» YOUR OBJECTIVE: Locate the line that contains "-- run 2: power" in the entries below, then repeat it and every following line through the line that contains "AND reduction 4", exactly, and no others.

» DATASET EXTRACT:
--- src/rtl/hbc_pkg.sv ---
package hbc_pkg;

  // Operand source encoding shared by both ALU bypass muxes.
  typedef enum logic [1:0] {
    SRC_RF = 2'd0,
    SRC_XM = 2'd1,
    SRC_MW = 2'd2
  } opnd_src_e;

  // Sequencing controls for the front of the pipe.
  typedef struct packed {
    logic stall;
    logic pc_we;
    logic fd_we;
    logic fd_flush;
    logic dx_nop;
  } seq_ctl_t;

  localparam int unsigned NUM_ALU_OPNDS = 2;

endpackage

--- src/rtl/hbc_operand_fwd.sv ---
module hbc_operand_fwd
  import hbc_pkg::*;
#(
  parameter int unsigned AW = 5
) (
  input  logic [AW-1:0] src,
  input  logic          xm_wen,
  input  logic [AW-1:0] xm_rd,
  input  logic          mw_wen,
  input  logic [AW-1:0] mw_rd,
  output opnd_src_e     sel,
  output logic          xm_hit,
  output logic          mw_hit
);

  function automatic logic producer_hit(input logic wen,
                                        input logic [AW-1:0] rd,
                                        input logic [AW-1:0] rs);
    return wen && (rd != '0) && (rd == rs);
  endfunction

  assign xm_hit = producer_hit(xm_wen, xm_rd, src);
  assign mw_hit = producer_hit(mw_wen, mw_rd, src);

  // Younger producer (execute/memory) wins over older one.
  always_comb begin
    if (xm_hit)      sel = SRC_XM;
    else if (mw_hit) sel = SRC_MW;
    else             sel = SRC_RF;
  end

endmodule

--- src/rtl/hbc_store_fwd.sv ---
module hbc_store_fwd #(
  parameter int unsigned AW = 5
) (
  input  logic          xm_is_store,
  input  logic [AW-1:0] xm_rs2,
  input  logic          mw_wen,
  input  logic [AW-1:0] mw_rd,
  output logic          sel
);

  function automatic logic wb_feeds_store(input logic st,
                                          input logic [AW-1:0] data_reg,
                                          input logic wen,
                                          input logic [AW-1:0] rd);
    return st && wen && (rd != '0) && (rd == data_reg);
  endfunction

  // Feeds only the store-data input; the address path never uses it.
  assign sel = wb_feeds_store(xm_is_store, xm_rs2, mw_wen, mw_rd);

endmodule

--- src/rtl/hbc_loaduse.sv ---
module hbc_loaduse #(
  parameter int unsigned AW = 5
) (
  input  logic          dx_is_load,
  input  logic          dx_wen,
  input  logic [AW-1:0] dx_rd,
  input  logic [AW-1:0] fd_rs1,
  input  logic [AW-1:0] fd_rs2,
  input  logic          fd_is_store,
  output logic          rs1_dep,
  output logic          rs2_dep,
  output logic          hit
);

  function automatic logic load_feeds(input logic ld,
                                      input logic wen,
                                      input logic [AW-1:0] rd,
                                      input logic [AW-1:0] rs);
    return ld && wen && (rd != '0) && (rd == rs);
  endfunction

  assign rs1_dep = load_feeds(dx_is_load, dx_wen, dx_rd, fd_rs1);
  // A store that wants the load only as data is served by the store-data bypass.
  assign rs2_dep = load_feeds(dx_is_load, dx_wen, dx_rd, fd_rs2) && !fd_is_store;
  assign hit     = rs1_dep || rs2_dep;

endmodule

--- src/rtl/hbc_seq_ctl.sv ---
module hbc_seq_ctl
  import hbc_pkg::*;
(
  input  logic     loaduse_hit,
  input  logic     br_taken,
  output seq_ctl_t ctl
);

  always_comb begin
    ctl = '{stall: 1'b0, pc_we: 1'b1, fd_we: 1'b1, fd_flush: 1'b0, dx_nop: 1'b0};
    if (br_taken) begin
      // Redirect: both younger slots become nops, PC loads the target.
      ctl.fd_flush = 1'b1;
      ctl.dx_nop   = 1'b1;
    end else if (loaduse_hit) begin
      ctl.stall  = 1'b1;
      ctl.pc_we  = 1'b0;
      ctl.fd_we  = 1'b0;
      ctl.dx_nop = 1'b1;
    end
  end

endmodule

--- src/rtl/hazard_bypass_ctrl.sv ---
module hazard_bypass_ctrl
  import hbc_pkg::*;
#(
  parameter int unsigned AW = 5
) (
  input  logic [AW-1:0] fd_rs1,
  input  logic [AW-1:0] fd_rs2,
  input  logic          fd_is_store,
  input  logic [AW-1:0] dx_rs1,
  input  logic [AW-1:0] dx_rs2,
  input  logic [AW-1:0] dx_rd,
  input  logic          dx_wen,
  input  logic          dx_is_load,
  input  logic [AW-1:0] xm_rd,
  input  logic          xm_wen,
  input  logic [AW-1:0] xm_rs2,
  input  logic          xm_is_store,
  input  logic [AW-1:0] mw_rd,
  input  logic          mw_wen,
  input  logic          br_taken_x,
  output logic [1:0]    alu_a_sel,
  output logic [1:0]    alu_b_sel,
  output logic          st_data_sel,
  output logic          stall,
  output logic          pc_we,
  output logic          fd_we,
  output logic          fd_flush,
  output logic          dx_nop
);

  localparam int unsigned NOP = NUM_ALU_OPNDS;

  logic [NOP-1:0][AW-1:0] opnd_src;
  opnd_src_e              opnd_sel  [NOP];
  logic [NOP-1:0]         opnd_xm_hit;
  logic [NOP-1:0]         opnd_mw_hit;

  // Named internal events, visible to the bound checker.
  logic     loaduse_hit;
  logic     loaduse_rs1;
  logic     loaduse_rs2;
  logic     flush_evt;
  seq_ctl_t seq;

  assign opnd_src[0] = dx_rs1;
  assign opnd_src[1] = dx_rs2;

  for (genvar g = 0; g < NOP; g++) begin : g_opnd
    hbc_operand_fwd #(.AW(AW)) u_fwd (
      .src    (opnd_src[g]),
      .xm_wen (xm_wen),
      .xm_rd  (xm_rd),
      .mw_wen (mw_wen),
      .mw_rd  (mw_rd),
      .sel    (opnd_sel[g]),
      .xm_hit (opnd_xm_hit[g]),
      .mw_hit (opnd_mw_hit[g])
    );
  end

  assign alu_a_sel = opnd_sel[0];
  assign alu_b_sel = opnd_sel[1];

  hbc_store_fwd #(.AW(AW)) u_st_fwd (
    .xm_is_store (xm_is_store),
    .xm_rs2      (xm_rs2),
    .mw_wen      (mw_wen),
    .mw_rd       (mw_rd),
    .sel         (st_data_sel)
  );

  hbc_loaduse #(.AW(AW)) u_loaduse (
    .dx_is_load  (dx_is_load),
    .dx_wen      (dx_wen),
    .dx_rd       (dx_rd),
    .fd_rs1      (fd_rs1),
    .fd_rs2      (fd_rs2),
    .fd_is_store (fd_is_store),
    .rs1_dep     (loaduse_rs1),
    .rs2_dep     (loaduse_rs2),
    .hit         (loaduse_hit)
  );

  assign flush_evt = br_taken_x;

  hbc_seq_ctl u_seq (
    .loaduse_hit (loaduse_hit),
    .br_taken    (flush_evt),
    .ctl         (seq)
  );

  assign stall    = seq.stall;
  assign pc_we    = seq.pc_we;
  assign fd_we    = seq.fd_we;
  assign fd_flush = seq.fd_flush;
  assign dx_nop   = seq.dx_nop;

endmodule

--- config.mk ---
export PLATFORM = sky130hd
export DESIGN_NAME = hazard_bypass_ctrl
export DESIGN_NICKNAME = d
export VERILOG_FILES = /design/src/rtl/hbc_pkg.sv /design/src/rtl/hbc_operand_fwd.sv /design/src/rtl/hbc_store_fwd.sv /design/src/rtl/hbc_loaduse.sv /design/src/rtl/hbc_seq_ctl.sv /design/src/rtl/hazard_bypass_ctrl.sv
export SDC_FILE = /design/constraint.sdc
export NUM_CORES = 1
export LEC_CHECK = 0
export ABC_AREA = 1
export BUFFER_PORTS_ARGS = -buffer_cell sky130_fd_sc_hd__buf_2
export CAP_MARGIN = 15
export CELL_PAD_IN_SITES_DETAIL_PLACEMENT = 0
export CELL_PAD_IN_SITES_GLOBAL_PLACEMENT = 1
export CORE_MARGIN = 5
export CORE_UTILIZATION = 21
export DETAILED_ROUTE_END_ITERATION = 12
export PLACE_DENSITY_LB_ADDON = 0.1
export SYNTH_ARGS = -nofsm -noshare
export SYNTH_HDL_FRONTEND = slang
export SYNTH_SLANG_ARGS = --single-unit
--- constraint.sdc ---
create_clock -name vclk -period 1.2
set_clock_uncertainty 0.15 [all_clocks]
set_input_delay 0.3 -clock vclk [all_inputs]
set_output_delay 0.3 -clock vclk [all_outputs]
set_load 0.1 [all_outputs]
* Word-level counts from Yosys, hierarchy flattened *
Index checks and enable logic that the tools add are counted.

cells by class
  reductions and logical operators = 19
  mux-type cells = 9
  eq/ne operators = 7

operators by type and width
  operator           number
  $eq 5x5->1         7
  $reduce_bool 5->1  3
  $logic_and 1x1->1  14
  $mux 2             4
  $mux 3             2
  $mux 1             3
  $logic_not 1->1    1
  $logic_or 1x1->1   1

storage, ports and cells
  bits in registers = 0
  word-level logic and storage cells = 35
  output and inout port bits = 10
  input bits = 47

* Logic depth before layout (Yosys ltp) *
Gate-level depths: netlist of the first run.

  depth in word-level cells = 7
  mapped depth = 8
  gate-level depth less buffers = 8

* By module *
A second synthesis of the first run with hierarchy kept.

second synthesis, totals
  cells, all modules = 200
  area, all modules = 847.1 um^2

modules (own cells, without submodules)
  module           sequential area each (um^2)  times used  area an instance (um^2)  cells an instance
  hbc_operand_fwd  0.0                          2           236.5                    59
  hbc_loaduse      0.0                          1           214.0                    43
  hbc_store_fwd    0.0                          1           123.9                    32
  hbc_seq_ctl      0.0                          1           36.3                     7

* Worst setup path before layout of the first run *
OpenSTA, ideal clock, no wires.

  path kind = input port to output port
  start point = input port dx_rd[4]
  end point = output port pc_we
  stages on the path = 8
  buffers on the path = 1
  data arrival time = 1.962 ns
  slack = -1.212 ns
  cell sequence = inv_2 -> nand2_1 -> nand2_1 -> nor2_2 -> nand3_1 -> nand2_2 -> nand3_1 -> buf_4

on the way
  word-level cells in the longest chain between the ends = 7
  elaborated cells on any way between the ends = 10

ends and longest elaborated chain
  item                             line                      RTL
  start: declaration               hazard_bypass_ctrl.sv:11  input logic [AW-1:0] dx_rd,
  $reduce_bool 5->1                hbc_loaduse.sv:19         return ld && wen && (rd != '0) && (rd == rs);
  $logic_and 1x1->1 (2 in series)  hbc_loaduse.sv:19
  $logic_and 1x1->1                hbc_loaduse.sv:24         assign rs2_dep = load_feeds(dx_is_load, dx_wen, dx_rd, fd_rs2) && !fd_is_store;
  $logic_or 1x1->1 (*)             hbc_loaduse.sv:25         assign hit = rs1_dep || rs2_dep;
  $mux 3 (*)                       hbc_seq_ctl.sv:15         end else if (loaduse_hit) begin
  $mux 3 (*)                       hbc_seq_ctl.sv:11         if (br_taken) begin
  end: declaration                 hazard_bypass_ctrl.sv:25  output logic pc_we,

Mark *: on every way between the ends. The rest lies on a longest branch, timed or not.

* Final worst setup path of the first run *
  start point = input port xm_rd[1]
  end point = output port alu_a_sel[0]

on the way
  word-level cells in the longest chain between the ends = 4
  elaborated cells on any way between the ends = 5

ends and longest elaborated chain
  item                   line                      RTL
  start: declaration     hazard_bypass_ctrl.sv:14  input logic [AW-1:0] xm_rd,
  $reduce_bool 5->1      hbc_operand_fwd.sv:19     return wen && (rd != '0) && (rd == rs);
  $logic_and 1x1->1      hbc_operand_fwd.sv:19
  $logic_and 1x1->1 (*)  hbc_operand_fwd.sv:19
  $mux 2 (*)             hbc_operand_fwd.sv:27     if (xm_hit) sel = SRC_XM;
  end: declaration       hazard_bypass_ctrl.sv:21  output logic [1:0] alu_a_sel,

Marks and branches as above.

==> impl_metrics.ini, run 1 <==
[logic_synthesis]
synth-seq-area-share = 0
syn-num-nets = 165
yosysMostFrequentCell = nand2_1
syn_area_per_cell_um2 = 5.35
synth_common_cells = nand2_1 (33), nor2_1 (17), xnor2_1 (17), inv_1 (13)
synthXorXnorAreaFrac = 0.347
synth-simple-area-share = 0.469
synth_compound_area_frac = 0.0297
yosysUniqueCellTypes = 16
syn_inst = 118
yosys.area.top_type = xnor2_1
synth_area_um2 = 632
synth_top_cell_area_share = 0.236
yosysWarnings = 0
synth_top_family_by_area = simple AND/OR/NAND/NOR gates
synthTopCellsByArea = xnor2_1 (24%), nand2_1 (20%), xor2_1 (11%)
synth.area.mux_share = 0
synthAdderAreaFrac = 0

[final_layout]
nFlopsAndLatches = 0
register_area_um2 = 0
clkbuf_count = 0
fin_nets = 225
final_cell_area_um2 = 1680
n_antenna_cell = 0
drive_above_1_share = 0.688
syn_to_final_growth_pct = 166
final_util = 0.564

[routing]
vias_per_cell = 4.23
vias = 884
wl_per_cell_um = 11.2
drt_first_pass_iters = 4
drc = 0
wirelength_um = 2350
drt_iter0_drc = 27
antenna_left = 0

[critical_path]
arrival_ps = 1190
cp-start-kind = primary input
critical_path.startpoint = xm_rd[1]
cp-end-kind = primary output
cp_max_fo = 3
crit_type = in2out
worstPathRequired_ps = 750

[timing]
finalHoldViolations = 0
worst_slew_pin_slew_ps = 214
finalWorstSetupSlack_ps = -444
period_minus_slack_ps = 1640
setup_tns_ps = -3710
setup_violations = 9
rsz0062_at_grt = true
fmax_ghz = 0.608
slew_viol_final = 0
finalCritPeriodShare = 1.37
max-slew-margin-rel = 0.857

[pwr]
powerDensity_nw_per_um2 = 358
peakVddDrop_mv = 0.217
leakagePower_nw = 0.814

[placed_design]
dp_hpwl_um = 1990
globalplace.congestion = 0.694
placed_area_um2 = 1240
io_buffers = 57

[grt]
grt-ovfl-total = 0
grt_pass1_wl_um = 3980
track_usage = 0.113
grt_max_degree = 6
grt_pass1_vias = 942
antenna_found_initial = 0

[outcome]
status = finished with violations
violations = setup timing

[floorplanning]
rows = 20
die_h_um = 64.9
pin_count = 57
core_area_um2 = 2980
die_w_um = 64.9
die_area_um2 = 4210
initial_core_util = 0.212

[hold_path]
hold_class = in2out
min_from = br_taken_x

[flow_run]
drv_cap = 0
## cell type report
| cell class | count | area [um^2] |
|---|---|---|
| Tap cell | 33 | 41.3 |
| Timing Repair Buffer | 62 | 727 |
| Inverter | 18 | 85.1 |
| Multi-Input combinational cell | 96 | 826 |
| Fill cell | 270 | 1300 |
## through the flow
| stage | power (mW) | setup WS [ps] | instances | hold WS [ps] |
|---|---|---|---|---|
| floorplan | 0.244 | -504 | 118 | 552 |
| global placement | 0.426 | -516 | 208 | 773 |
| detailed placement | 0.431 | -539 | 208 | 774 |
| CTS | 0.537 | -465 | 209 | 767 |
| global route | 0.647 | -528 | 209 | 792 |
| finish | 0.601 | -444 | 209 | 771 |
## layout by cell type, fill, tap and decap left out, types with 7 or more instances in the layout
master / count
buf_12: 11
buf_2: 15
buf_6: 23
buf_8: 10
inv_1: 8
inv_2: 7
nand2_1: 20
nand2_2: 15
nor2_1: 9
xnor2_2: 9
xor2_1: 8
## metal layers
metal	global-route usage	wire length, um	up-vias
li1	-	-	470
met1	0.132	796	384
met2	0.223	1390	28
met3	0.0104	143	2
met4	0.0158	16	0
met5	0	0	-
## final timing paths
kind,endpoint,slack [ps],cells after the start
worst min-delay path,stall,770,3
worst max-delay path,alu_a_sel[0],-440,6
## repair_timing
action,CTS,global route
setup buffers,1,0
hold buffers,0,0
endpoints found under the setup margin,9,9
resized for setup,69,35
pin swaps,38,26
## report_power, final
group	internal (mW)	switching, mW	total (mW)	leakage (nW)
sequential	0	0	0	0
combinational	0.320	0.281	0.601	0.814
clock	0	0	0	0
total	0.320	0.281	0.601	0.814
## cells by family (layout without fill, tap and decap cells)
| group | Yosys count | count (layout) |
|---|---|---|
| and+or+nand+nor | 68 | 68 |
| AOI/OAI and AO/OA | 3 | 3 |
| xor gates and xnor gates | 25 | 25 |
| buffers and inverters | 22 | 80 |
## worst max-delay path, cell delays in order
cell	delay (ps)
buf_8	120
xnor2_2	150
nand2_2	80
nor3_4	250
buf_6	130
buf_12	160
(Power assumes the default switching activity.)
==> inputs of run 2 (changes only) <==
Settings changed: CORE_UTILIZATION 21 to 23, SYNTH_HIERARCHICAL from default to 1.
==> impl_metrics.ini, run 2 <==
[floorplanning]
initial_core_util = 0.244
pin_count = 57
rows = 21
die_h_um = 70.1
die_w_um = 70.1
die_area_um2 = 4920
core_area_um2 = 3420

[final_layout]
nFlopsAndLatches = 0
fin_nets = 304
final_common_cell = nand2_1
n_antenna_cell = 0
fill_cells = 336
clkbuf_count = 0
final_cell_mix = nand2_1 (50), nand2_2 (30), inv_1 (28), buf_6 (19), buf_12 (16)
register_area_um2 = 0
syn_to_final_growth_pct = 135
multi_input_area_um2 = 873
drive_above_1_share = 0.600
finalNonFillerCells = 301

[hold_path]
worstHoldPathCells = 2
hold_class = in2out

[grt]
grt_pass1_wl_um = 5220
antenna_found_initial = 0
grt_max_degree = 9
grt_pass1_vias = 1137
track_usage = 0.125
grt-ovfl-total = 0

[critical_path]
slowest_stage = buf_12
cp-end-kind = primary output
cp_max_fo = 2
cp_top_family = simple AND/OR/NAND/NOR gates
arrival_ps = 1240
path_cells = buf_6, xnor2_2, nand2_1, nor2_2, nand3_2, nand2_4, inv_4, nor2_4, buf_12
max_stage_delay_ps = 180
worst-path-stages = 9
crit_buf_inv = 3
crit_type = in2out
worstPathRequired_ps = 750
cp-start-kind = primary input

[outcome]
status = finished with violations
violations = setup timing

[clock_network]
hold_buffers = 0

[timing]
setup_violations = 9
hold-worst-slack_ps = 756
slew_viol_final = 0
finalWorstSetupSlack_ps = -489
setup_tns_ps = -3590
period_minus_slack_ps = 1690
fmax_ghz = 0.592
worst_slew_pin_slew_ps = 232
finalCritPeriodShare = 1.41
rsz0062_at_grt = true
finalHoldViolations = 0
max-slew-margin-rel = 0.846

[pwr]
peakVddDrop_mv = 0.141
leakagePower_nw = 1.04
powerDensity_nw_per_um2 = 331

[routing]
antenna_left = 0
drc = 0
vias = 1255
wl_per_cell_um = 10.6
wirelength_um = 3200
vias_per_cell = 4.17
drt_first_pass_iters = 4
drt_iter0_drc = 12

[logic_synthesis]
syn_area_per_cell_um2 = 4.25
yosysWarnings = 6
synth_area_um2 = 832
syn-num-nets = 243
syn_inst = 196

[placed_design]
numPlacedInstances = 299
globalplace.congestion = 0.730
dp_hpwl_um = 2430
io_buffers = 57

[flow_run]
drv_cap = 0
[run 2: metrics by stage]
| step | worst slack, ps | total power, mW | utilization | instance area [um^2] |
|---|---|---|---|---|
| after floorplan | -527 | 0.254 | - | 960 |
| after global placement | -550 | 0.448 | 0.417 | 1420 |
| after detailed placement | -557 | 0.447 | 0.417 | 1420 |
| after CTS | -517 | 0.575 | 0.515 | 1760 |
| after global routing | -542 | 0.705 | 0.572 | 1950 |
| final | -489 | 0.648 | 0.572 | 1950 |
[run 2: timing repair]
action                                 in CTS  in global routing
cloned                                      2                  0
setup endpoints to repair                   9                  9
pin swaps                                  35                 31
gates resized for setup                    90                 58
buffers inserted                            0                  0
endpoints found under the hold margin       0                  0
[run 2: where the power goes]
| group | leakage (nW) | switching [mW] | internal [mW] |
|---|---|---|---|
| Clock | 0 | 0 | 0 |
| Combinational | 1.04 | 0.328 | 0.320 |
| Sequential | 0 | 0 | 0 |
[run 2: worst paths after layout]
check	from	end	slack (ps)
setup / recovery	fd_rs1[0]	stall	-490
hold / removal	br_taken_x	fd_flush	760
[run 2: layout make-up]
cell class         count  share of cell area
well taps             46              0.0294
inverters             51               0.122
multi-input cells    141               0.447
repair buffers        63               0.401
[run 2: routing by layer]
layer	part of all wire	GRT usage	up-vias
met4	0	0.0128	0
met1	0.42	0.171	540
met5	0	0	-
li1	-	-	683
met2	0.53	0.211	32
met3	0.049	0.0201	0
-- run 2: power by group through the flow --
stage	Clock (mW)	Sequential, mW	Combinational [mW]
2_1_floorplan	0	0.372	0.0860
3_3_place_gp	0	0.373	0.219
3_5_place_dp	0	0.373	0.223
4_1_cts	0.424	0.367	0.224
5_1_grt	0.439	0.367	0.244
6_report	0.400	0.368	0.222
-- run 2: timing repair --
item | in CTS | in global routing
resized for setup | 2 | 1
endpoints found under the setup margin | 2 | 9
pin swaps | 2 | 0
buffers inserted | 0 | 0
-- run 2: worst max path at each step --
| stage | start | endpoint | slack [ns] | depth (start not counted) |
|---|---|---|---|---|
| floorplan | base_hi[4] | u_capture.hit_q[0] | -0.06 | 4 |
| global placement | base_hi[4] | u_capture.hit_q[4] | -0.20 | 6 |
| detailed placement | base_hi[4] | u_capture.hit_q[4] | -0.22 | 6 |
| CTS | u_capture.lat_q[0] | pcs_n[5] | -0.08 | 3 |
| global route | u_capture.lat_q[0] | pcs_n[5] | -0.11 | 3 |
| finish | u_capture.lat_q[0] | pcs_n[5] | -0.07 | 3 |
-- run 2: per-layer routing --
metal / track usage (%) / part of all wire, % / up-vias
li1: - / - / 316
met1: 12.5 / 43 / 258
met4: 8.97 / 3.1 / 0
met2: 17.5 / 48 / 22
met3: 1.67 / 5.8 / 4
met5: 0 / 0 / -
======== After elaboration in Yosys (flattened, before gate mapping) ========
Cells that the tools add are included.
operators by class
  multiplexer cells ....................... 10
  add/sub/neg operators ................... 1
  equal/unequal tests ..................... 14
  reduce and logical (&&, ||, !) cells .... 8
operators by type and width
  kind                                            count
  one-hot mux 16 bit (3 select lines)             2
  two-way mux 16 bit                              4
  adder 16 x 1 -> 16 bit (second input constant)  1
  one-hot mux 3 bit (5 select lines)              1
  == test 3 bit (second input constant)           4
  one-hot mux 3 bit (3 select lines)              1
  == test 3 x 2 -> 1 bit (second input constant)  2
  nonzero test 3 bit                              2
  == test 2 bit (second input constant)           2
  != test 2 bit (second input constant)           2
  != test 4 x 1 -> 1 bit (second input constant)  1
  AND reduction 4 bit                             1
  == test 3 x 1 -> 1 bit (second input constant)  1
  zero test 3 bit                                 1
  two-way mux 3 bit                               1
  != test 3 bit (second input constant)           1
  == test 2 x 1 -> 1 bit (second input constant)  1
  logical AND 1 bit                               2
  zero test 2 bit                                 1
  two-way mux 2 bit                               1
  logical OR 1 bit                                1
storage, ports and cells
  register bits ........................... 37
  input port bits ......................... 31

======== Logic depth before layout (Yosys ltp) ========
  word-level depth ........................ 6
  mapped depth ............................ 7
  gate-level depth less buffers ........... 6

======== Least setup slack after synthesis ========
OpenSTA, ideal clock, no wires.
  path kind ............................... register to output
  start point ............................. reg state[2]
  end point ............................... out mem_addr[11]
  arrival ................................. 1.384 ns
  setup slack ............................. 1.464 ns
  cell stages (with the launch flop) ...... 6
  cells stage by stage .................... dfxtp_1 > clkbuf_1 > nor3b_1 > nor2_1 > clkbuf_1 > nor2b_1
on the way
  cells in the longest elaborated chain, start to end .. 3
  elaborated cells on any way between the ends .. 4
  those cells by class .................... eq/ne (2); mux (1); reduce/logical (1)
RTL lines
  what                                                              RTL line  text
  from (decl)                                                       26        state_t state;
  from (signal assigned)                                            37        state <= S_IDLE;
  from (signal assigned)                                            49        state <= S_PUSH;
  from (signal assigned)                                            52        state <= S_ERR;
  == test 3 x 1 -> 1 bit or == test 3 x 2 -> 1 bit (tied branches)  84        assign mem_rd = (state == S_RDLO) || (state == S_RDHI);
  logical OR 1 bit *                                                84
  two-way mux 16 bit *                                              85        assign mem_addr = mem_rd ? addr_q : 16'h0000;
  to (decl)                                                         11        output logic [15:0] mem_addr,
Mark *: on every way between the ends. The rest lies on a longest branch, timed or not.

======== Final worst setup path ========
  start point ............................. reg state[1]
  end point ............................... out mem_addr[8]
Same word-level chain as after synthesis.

» FINISHED EXERCISE:
-- run 2: power by group through the flow --
stage	Clock (mW)	Sequential, mW	Combinational [mW]
2_1_floorplan	0	0.372	0.0860
3_3_place_gp	0	0.373	0.219
3_5_place_dp	0	0.373	0.223
4_1_cts	0.424	0.367	0.224
5_1_grt	0.439	0.367	0.244
6_report	0.400	0.368	0.222
-- run 2: timing repair --
item | in CTS | in global routing
resized for setup | 2 | 1
endpoints found under the setup margin | 2 | 9
pin swaps | 2 | 0
buffers inserted | 0 | 0
-- run 2: worst max path at each step --
| stage | start | endpoint | slack [ns] | depth (start not counted) |
|---|---|---|---|---|
| floorplan | base_hi[4] | u_capture.hit_q[0] | -0.06 | 4 |
| global placement | base_hi[4] | u_capture.hit_q[4] | -0.20 | 6 |
| detailed placement | base_hi[4] | u_capture.hit_q[4] | -0.22 | 6 |
| CTS | u_capture.lat_q[0] | pcs_n[5] | -0.08 | 3 |
| global route | u_capture.lat_q[0] | pcs_n[5] | -0.11 | 3 |
| finish | u_capture.lat_q[0] | pcs_n[5] | -0.07 | 3 |
-- run 2: per-layer routing --
metal / track usage (%) / part of all wire, % / up-vias
li1: - / - / 316
met1: 12.5 / 43 / 258
met4: 8.97 / 3.1 / 0
met2: 17.5 / 48 / 22
met3: 1.67 / 5.8 / 4
met5: 0 / 0 / -
======== After elaboration in Yosys (flattened, before gate mapping) ========
Cells that the tools add are included.
operators by class
  multiplexer cells ....................... 10
  add/sub/neg operators ................... 1
  equal/unequal tests ..................... 14
  reduce and logical (&&, ||, !) cells .... 8
operators by type and width
  kind                                            count
  one-hot mux 16 bit (3 select lines)             2
  two-way mux 16 bit                              4
  adder 16 x 1 -> 16 bit (second input constant)  1
  one-hot mux 3 bit (5 select lines)              1
  == test 3 bit (second input constant)           4
  one-hot mux 3 bit (3 select lines)              1
  == test 3 x 2 -> 1 bit (second input constant)  2
  nonzero test 3 bit                              2
  == test 2 bit (second input constant)           2
  != test 2 bit (second input constant)           2
  != test 4 x 1 -> 1 bit (second input constant)  1
  AND reduction 4 bit                             1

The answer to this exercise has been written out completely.